Participation Criteria

Researchers look for people who fit a certain description, called eligibility criteria. Some examples of these criteria are a person's general health condition or prior treatments.

Eligibility Criteria

Ages Eligible for Study

18 years and older (ADULT, OLDER_ADULT)

Accepts Healthy Volunteers

No

Genders Eligible for Study

All

Description

Inclusion Criteria:

  • Males and females, 18 years or older.
  • Historical diagnosis of Gaucher disease with leukocyte GCD activity level ≤3 nmol/mg*hr (≤30 % of the mean activity of the reference range)
  • Subjects who have not received enzyme replacement therapy (ERT) or substrate replacement therapy (SRT) in the past or patients who have not received ERT in the past twelve months
  • Body Mass Index (BMI) 19 to 25 kg/m2 (inclusive).
  • Non-smoking (by declaration) for a period of at least 6 months prior to screening visit.
  • Subjects in generally good health in the opinion of the investigator as determined by medical history, vital signs and a physical examination.
  • Negative hepatitis B or hepatitis C serology tests at screening.
  • Ability to provide a written informed consent
  • Female subjects of child-bearing potential or male subjects with female partners of child-bearing potential must agree to use two methods of contraception, one of which must be a barrier method.

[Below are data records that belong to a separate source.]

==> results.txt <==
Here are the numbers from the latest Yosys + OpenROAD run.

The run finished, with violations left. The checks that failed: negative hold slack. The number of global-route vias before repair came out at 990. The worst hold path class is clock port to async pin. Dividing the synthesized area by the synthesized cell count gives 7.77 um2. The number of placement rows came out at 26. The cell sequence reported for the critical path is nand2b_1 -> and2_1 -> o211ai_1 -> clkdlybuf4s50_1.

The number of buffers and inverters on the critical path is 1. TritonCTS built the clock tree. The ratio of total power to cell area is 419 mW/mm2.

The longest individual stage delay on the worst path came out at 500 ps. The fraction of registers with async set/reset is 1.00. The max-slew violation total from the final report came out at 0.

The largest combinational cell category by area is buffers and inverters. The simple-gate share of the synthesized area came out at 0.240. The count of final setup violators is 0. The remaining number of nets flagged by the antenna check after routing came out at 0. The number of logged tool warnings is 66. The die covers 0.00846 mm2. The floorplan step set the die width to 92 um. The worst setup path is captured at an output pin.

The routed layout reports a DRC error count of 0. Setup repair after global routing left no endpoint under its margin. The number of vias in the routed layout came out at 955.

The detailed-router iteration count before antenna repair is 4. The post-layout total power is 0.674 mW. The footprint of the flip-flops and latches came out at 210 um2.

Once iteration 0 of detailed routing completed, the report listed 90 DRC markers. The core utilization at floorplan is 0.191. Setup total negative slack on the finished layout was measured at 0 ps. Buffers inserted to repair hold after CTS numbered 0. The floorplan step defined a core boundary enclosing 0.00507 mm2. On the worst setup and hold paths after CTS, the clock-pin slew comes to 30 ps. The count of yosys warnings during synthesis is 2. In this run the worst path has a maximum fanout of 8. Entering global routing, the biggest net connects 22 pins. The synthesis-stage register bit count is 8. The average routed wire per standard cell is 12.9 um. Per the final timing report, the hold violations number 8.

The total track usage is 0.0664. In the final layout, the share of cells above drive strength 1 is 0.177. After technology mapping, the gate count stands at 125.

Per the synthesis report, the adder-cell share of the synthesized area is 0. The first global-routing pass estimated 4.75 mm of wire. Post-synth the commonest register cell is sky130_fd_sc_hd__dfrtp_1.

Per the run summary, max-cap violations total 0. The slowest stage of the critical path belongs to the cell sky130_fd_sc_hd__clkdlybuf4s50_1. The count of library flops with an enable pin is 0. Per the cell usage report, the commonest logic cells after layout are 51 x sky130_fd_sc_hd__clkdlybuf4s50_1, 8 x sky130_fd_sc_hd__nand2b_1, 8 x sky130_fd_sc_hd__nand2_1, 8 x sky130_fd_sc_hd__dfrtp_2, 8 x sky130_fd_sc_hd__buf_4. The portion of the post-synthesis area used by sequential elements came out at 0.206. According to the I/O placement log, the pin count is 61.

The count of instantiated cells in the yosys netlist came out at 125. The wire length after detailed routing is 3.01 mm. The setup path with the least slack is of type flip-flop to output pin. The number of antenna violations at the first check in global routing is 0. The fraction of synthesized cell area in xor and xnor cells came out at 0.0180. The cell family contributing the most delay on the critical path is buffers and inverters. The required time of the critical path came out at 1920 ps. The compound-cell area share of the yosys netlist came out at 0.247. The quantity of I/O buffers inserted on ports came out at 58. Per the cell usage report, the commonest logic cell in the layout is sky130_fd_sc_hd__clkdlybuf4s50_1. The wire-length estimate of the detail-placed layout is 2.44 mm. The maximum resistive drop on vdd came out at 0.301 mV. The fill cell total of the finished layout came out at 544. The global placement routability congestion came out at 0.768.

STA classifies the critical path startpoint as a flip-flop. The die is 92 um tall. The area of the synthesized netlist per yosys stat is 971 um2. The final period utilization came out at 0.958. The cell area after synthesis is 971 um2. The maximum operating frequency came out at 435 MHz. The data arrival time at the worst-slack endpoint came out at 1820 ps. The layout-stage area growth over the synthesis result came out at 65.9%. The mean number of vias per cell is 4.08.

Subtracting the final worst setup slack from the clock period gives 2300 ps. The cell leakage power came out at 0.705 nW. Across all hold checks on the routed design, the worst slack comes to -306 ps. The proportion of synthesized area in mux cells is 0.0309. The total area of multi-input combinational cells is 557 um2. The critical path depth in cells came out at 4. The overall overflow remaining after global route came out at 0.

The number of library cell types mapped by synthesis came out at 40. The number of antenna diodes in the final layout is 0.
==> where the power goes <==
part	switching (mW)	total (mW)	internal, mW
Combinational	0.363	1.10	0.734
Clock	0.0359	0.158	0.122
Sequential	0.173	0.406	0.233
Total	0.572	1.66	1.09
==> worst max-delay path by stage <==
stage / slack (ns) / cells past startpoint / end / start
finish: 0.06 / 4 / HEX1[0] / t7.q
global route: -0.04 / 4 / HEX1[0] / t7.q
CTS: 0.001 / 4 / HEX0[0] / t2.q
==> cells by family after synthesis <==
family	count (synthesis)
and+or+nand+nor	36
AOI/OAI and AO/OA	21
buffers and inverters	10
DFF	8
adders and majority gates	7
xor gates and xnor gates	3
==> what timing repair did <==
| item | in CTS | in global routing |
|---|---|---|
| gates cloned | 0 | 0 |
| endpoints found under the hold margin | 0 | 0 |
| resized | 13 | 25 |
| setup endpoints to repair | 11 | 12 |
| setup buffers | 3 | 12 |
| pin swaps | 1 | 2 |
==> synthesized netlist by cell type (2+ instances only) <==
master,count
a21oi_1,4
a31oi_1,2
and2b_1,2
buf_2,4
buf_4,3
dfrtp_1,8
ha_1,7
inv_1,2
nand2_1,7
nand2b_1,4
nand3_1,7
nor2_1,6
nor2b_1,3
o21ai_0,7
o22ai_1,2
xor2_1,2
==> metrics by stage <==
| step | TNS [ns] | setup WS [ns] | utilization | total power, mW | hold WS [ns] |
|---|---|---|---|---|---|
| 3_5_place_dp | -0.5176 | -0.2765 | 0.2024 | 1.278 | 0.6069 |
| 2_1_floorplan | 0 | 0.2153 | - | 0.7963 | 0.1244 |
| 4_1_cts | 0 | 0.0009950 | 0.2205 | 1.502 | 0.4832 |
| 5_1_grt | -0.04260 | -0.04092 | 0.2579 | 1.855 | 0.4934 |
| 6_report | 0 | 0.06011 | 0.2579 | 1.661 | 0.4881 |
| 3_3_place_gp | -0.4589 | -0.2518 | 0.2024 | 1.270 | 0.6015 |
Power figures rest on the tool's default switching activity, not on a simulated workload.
File: design/flow/run.sh
#!/bin/bash
# OpenROAD 26Q1-2900-gdf79404cd8, Yosys 0.63+post, stock flow scripts
make -C /OpenROAD-flow-scripts/flow DESIGN_CONFIG=/design/flow/config.mk WORK_HOME=/design/flow/orfs finish
File: design/flow/config.mk
export PLATFORM = sky130hd
export DESIGN_NAME = project_dsp
export DESIGN_NICKNAME = project_dsp
export VERILOG_FILES = /design/flow/design.v
export SDC_FILE = /design/flow/constraint.sdc
export NUM_CORES = 4
export LEC_CHECK = 1
export CORE_UTILIZATION = 50
File: design/flow/constraint.sdc
current_design project_dsp

set clk_period 13.6
set clk_io_pct 0.2

create_clock -name clk0 -period $clk_period [get_ports {CLK}]

set non_clock_inputs [all_inputs -no_clocks]
set_input_delay [expr $clk_period * $clk_io_pct] -clock clk0 $non_clock_inputs
set_output_delay [expr $clk_period * $clk_io_pct] -clock clk0 [all_outputs]
File: design/flow/design.v
module add_sub (in1,in2,out,OPMODE,cin,cout);
parameter FULLADDER="ON";
parameter WIDTH_2=18;
input OPMODE,cin;
input [WIDTH_2-1:0] in1,in2;
output reg [WIDTH_2-1:0] out;
output reg cout ;
generate
if (FULLADDER=="ON") begin
		always@(*) begin
	if(OPMODE)
	{cout,out}=in1-(in2+cin);
	else 
	{cout,out}=in1+in2+cin;
    end
end
	else if (FULLADDER=="OFF") begin
always@(*) begin
	if(OPMODE)
	out=in1-in2;
	else 
	out=in1+in2;
   end
end
endgenerate
endmodule 
module ff_and_mux (inp , clk, clk_enable , rst , out );
parameter ENable_ff = 1;
parameter SYN_OR_ASN = "SYNC" ;
parameter WIDTH = 18 ;
input [WIDTH -1 : 0] inp ;
input clk ,clk_enable, rst ;
output [WIDTH -1 : 0] out ;
reg [WIDTH-1 : 0] out_ff;
generate
	if (SYN_OR_ASN == "SYNC")begin
	always @(posedge clk ) begin
		if (rst) begin
			out_ff <= 0; 
		end
		else if (clk_enable) begin
			out_ff <= inp;
		end
	end
end
 else if (SYN_OR_ASN == "ASYNC")begin
 	always @(posedge clk or posedge rst) begin
 		if (rst) begin
 			out_ff <= 0;
 		end
 		else if (clk_enable) begin
 			out_ff <= inp ;
 		end
 	end
 end
endgenerate
assign out = (ENable_ff == 1)? out_ff : inp ;
endmodule
module project_dsp (A , B , C , D , BCIN , CARRYIN , M , P , CARRYOUT , CARRYOUTF , CLK , OPMODE , CEA , CEB , CEC , CECARRYIN , CED , CEM , CEOPMODE , CEP , RSTA , RSTB , RSTC , RSTCARRYIN , RSTD , RSTM , RSTOPMODE , RSTP , BCOUT , PCIN , PCOUT);
parameter A0REG = 0;
parameter A1REG = 1;
parameter B0REG = 0;
parameter B1REG = 1;
parameter CREG = 1;
parameter DREG = 1;
parameter MREG = 1;
parameter PREG = 1;
parameter CARRYINREG =1;
parameter CARRYOUTREG =1;
parameter OPMODEREG =1;
parameter CARRYINSEL = "OPMODE5" ;
parameter B_INPUT = "DIRECT" ;
parameter RSTTYPE = "SYNC" ;
input [17:0] A , B , D , BCIN ;
input [47:0] C , PCIN ;
input CARRYIN , CLK , CEA , CEB , CEC ,CECARRYIN , CED , CEM , CEOPMODE , CEP , RSTA , RSTB , RSTC , RSTCARRYIN , RSTD , RSTM , RSTOPMODE , RSTP  ;
output [35:0] M ;
output CARRYOUTF , CARRYOUT ; 
input [7:0] OPMODE ;
output [17:0] BCOUT  ;
output [47:0] PCOUT,P ;
wire [17:0] D_from_mux  , B0_from_mux , A0_from_mux , Pre_Add_Sub , Pre_Add_Sub_from_mux , A1_from_mux, B1_from_mux ;
wire [47:0] C_from_mux , concatenated , post_Add_Sub , P_from_mux ; 
wire[35:0] mult_out , mult_out_from_mux ;
reg [17:0] data_b;
wire CYI_from_mux , cout , CYO_from_mux;
reg carryin;
wire [7:0] OPMODE_from_mux;
reg [47:0] X_out ,  Z_out; 
ff_and_mux #(.ENable_ff(OPMODEREG) ,.SYN_OR_ASN(RSTTYPE) ,.WIDTH(8)) op (OPMODE ,CLK, CEOPMODE , RSTOPMODE , OPMODE_from_mux );
always @(*) begin
case (B_INPUT)
"DIRECT" : data_b = B ;
"CASCADE" : data_b = BCIN ;
default : data_b = 0;
endcase
end
ff_and_mux #(.ENable_ff(DREG) ,.SYN_OR_ASN(RSTTYPE) ,.WIDTH(18)) m1 (D ,CLK, CED , RSTD , D_from_mux );
ff_and_mux # (.ENable_ff(B0REG) ,.SYN_OR_ASN(RSTTYPE) ,.WIDTH(18)) m2 (data_b ,CLK, CEB , RSTB , B0_from_mux);
ff_and_mux # (.ENable_ff(A0REG) ,.SYN_OR_ASN(RSTTYPE) ,.WIDTH(18)) m3 (A ,CLK, CEA , RSTA , A0_from_mux);
ff_and_mux # (.ENable_ff(CREG) ,.SYN_OR_ASN(RSTTYPE) ,.WIDTH(48)) m4 (C ,CLK, CEC , RSTC ,C_from_mux);
 add_sub #(.WIDTH_2(18),.FULLADDER("OFF")) pre (D_from_mux , B0_from_mux , Pre_Add_Sub , OPMODE_from_mux[6]);
 assign Pre_Add_Sub_from_mux = (OPMODE_from_mux[4]) ? Pre_Add_Sub : B0_from_mux ;
ff_and_mux #(.ENable_ff(B1REG),.SYN_OR_ASN(RSTTYPE),.WIDTH(18)) m5 (Pre_Add_Sub_from_mux , CLK , CEB , RSTB ,B1_from_mux );
ff_and_mux # (.ENable_ff(A1REG) ,.SYN_OR_ASN(RSTTYPE) ,.WIDTH(18)) m6 (A0_from_mux ,CLK, CEA , RSTA , A1_from_mux);
 assign mult_out = A1_from_mux * B1_from_mux;
 assign concatenated = {D_from_mux[11:0] , A1_from_mux[17:0] , B1_from_mux[17:0]} ;
 assign BCOUT = B1_from_mux ;
ff_and_mux #(.ENable_ff(MREG),.SYN_OR_ASN(RSTTYPE),.WIDTH(36)) m7 (mult_out , CLK , CEM , RSTM , mult_out_from_mux);
assign  M = mult_out_from_mux ;
always @(*) begin
	case (CARRYINSEL)
     "CARRYIN" : carryin=CARRYIN;
     "OPMODE5" : carryin=OPMODE_from_mux[5];
     default : carryin=0;
	endcase
end
ff_and_mux # (.ENable_ff(CARRYINREG),.SYN_OR_ASN(RSTTYPE),.WIDTH(1)) m8 (carryin , CLK , CECARRYIN , RSTCARRYIN , CYI_from_mux);
always @(*) begin
    case (OPMODE_from_mux[1:0])
    2'b00 : X_out = 0;
    2'b01 : X_out = mult_out_from_mux ;
    2'b10 : X_out = PCOUT ;
    2'b11 : X_out = concatenated ;
    endcase
end
always @(*) begin
    case (OPMODE_from_mux[3:2])
    2'b00 : Z_out = 0;
    2'b01 : Z_out = PCIN ;
    2'b10 : Z_out = PCOUT ;
    2'b11 : Z_out = C_from_mux ;
    endcase
end
 add_sub #(.WIDTH_2(48),.FULLADDER("ON")) post (Z_out,X_out,post_Add_Sub,OPMODE_from_mux[7], CYI_from_mux , cout );
 ff_and_mux #(.ENable_ff(CARRYOUTREG),.SYN_OR_ASN(RSTTYPE),.WIDTH(1)) m9 (cout , CLK, CECARRYIN , RSTCARRYIN , CYO_from_mux  );
assign CARRYOUT = CYO_from_mux ;
assign CARRYOUTF = CYO_from_mux ;
 ff_and_mux #(.ENable_ff(PREG),.SYN_OR_ASN(RSTTYPE),.WIDTH(48)) m10 (post_Add_Sub , CLK, CEP , RSTP , P_from_mux );
assign PCOUT = P_from_mux;
assign P = P_from_mux;
endmodule
==> impl_metrics.csv <==
group,metric,value,unit
run_status,status,"completed",
yosys,synth_warnings,9,
yosys,ff_type,"dfxtp_1",
setup_path,cp_max_fo,15,
yosys,numSynthFlops,196,
detailed_routing,routed_via_density,5.62,
global_routing,overflow,0,
placement,dpl.hpwl,67.9,mm
setup_path,rr_startpoint,"m5.out_ff[12]",
yosys,synth_cells,3306,
placement,portBuffers,326,
setup_path,crit_required,13.99,ns
detailed_routing,wire_per_inst,20.9,µm
power_and_ir_drop,power_density,81.7,mW/mm²
finish,area_growth,14.8,%
worst_hold_path,hp-class,"reg -> reg",
clocking,clk_pin_slew,0.09,ns
detailed_routing,dr.pass1.iters,6,
run,maxCapViolations,0,
sta,relSlewSlack,0.465,
yosys,edf_count,0,
global_routing,grt_pass1_vias,23700,
yosys,top_area_frac,0.190,
setup_path,critPathLaunchType,"flip-flop",
sta,final_max_slew_viol_count,0,
setup_path,crit_arrival,7.44,ns
power_and_ir_drop,ir_drop,0.108,mV
setup_path,rr_worst_depth,22,
finish,instances_no_fill,4178,
global_routing,grt.total_usage,0.329,
sta,hold_viol,0,
yosys,ys_types,86,
yosys,async_flop_share,0,
sta,setup_tns,0,ns
finish,final_layout_size_suffix_gt1_frac,0.0652,
detailed_routing,drt-initial-drc-count,1278,
finish,finish.utilization,0.584,
sta,fin_skew,0.0186,ns
sta,fin_crit,7.05,ns
detailed_routing,route.detailed.drc,0,
yosys,ys_cells,3306,
power_and_ir_drop,leakagePower,14.9,nW
setup_path,reg2reg_to,"m7.out_ff[34]",
clocking,cts_tree,"built",
sta,rsz0062_at_grt,"false",
yosys,ys_area,0.0275,mm²
yosys,netlist_area,0.0275,mm²
sta,tightest_slew,0.801,ns
clocking,cts_resized,0,
yosys,synthTopCellsByArea,"fa_1 19%, dfxtp_1 14%, ha_1 12%",
die,die_height,237,µm
run,warning_count,91,
placement,dp_cells,4146,
clocking,cts_setup_buffers,0,
setup_path,ff2ff_setup_slack,6.55,ns
clocking,clock-sinks,196,
die,coreArea,0.0541,mm²
global_routing,grt_first_pass_wirelength,136,mm
clocking,cts_hold_buffers,0,
clocking,clockBufferDepth,2,
sta,maxClockFrequency,142,MHz
yosys,yosysTopAreaCell,"fa_1",
die,dieWidth,237,µm
placement,gp_congestion,0.983,
detailed_routing,drt-total-wl,87.2,mm
clocking,cts_buffers,17,
worst_hold_path,min_delay_worst_endpoint,"m5.out_ff[11]",
die,num_io_pins,346,
detailed_routing,final_antenna_net_count,0,
sta,finalClockPeriodUsage,0.518,
yosys,synth.avg_cell_area,8.33,µm²
sta,finalSetupViolations,0,
worst_hold_path,worstHoldPathCells,2,
global_routing,antenna_found_initial,1,
die,die_area,0.0560,mm²
detailed_routing,routed-via-count,23500,
die,fp-utilization,0.509,
clocking,cts_root_buf,"clkbuf_16",
finish,nFillCells,4700,
clocking,cts_max_level,4,
clocking,clock_latency,0.52,ns
global_routing,grt_max_degree,53,
setup_path,cp-end-kind,"flip-flop",
setup_path,criticalPathCategory,"reg -> reg",
yosys,ys_seq_frac,0.142,
die,num_rows,85,
detailed_routing,antenna_cells,0,
worst_hold_path,hold_start,"m5.out_ff[11]",
-- flip-flops by register name, indices dropped and copies added (netlist names) --
name        count
m6.out_ff      18
m7.out_ff      36
m8.out_ff       1
m9.out_ff       1
op.out_ff       8
m5.out_ff      18
m10.out_ff     48
m4.out_ff      48
m1.out_ff      18
-- how the worst max path moves through the flow --
stage	to	from
final	m7.out_ff[34]	m5.out_ff[12]
after global routing	m7.out_ff[34]	m5.out_ff[14]
after CTS	m7.out_ff[34]	m5.out_ff[14]
-- synthesized netlist by cell type, types with 50 or more instances --
library cell	number
inv_1	439
nor2_1	288
nand2_1	281
ha_1	267
fa_1	261
dfxtp_1	196
clkbuf_1	158
mux2i_1	158
a21oi_1	150
and2_1	143
xnor2_1	93
mux2_2	86
o21ai_0	73
a22o_1	69
a21o_1	50
-- critical path, cell delays in order, from the launching register on --
cell	delay [ns]
dfxtp_1	0.54
buf_4	0.34
nand2_1	0.12
fa_1	0.55
inv_1	0.05
fa_1	0.56
fa_1	0.45
fa_1	0.47
fa_1	0.49
inv_1	0.05
fa_1	0.48
inv_1	0.05
ha_1	0.32
and3_1	0.24
a221o_1	0.33
a21oi_1	0.20
nor2b_1	0.06
a21oi_1	0.39
nor2b_1	0.27
o21ai_0	0.19
a221oi_1	0.37
xor2_1	0.26
o22ai_1	0.12
-- per-stage QoR --
step / area (µm²) / total power, mW / hold slack [ns] / setup slack [ns]
floorplan: 27500 / 1.58 / 0.444 / 7.39
global placement: 31000 / 2.02 / 0.467 / 6.18
detailed placement: 31000 / 2.02 / 0.476 / 6.19
CTS: 31600 / 2.60 / 0.494 / 6.61
global route: 31600 / 2.77 / 0.506 / 6.19
finish: 31600 / 2.59 / 0.486 / 6.55
-- routing by layer --
metal	vias up	GRT usage	wire, µm
met4	4	0.0651	2120
met1	11200	0.458	37900
met5	-	0.0147	94
li1	11300	-	-
met3	120	0.109	7740
met2	898	0.514	39400
-- power by group --
part / internal [mW] / total, mW / switching (mW) / leakage (nW)
registers: 0.624 / 0.697 / 0.0729 / 1.62
logic: 0.591 / 1.32 / 0.732 / 13.0
clock network: 0.268 / 0.567 / 0.299 / 0.302
-- cell families after synthesis --
family	synth area share
compound gates	0.153
xor+xnor	0.0436
fa+ha+maj	0.311
buf+inv	0.0999
flops	0.142
mux	0.0935
simple gates	0.157
-- layout make-up --
cell class	instances	area, µm²	share of cell area
clock buffer	17	425	0.0134
clock inverter	15	209	0.00660
inverter	439	1650	0.0521
multi-input combinational	2431	20900	0.660
sequential	196	3930	0.124
tap	696	871	0.0275
timing repair buffer	384	3670	0.116
-- cells in the final DEF, fill, tap and decap left out, types with 22 or more instances in the layout --
master / n
o21a_1: 24
nor2_1: 288
nand2_1: 281
nor3_1: 37
a21o_1: 50
xor2_1: 44
mux2_2: 86
fa_1: 261
ha_1: 267
and2_1: 143
nand2b_1: 34
inv_1: 439
a22o_1: 69
nand3_1: 31
a21oi_1: 150
buf_4: 58
xnor2_1: 93
a211oi_1: 38
a22oi_1: 23
nor2b_1: 34
mux2i_1: 158
o21ai_0: 73
o21bai_1: 22
dfxtp_1: 191
clkdlybuf4s50_1: 321
Power and IR drop assume default switching activity.
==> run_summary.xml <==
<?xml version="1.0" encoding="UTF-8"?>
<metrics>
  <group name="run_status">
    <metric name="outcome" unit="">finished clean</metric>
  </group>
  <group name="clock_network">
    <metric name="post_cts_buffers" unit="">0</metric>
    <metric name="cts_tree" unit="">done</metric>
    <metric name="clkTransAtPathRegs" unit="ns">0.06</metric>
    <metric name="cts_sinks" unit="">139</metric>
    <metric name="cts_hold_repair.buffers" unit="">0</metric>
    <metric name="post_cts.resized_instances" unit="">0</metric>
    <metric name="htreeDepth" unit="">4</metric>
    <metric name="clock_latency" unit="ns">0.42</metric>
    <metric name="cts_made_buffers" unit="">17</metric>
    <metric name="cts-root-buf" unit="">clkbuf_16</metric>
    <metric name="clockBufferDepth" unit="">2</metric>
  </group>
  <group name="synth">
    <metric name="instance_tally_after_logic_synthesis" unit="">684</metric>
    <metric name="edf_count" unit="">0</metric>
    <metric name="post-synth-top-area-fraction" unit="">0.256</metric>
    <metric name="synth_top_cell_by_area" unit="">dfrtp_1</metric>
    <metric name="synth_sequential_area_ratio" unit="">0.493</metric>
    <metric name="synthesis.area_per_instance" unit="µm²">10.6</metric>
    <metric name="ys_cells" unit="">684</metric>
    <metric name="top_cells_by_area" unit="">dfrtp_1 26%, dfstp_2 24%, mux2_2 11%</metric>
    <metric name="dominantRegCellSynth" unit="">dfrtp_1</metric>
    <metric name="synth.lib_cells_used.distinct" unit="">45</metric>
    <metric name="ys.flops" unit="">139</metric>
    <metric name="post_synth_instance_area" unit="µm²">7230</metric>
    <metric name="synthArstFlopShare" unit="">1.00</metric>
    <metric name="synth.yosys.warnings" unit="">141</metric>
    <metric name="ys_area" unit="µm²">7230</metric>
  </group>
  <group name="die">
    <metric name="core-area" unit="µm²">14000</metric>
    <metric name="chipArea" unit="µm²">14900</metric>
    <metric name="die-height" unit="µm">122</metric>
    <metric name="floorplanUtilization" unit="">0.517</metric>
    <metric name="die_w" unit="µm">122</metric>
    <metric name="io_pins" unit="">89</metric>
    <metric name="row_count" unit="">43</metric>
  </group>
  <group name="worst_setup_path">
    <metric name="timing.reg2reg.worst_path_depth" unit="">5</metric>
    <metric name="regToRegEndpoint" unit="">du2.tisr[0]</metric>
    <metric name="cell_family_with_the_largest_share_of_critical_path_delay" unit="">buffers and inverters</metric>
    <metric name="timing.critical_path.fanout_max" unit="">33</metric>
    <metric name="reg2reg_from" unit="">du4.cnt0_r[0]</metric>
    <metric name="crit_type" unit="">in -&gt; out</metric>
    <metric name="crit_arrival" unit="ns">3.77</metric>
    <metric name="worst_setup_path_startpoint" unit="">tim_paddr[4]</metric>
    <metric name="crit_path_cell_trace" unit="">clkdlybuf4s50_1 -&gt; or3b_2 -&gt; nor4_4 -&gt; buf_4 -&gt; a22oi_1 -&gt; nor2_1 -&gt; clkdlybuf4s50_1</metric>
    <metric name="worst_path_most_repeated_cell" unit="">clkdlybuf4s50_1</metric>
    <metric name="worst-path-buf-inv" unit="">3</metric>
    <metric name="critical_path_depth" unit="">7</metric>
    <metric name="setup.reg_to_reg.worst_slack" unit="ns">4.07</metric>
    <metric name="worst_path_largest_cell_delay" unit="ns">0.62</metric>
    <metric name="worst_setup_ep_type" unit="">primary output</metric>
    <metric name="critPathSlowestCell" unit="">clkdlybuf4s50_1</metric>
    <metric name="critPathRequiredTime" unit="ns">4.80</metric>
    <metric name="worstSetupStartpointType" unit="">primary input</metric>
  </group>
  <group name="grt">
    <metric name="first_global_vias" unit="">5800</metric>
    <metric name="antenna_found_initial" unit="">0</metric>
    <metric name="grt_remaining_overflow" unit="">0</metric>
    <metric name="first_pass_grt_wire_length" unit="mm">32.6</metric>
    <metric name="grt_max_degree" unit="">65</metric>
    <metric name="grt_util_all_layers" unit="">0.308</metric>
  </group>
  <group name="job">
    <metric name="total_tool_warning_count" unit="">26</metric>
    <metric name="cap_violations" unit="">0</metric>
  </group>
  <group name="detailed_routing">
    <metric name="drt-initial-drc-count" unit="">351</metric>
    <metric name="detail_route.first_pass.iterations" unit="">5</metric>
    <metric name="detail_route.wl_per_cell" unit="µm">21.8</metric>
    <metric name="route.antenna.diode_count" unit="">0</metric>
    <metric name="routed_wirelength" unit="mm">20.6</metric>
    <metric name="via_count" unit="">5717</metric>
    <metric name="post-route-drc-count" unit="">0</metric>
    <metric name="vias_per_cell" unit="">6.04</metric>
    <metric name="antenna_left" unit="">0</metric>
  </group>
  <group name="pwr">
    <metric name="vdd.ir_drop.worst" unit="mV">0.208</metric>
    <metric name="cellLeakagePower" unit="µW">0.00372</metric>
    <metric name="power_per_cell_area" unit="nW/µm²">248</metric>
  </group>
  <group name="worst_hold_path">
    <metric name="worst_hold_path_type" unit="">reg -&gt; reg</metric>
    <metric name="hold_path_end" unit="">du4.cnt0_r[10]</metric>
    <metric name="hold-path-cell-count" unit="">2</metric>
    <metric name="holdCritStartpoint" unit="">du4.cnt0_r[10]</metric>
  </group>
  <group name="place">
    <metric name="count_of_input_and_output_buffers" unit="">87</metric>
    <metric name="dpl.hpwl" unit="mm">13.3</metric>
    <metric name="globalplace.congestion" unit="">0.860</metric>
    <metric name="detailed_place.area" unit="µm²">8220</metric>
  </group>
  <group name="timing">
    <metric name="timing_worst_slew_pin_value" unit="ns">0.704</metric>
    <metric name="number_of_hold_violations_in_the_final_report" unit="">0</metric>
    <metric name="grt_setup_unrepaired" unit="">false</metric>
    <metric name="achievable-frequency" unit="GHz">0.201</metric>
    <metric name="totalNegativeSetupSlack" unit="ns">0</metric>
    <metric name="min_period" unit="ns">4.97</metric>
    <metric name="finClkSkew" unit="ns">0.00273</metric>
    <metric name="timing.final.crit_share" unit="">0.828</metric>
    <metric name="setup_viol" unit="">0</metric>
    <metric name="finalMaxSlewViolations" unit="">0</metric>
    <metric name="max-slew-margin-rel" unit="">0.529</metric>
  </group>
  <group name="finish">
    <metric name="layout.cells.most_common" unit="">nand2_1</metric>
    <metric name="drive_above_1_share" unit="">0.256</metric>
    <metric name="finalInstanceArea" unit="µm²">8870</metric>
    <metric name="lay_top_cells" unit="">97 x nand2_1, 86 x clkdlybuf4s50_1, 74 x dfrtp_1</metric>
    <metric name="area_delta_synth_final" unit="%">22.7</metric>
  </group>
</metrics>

Acceptable methods of contraception include hormonal products, intrauterine device, or male or female condoms.

Exclusion Criteria:

  • Presence of any co-morbidity other than Gaucher Disease
  • Presence of any GIT disease or symptomatology suspected to be GIT related using a study specific GI questionnaire
  • Subjects with any history of allergic response to drugs or other allergies deemed clinically significant or exclusionary for the study, including known food allergies
  • History of alcohol or drug abuse
  • Subjects who donated blood in the three months, or received blood or plasma derivatives in the six months, preceding study drug administration.
  • Use of any investigational drug at screening or within 3 months of dosing.
  • Subjects with an inability to communicate well with the investigators and study staff (i.e., language problem, poor mental development or impaired cerebral function).
  • Subjects who are non-cooperative or unwilling to sign the consent form.
  • Pregnant or nursing or planning to be pregnant during the study period.
  • Have used any medication (excluding paracetamol), within 7 days of study drug administration including laxatives or other drugs, teas or food additives known to be used to treat constipation or diarrhea.
  • Presence of any medical, emotional, behavioral or psychological condition that in the judgment of the investigator would interfere with the subject's compliance with the requirements of the study.

Study Plan

This section provides details of the study plan, including how the study is designed and what the study is measuring.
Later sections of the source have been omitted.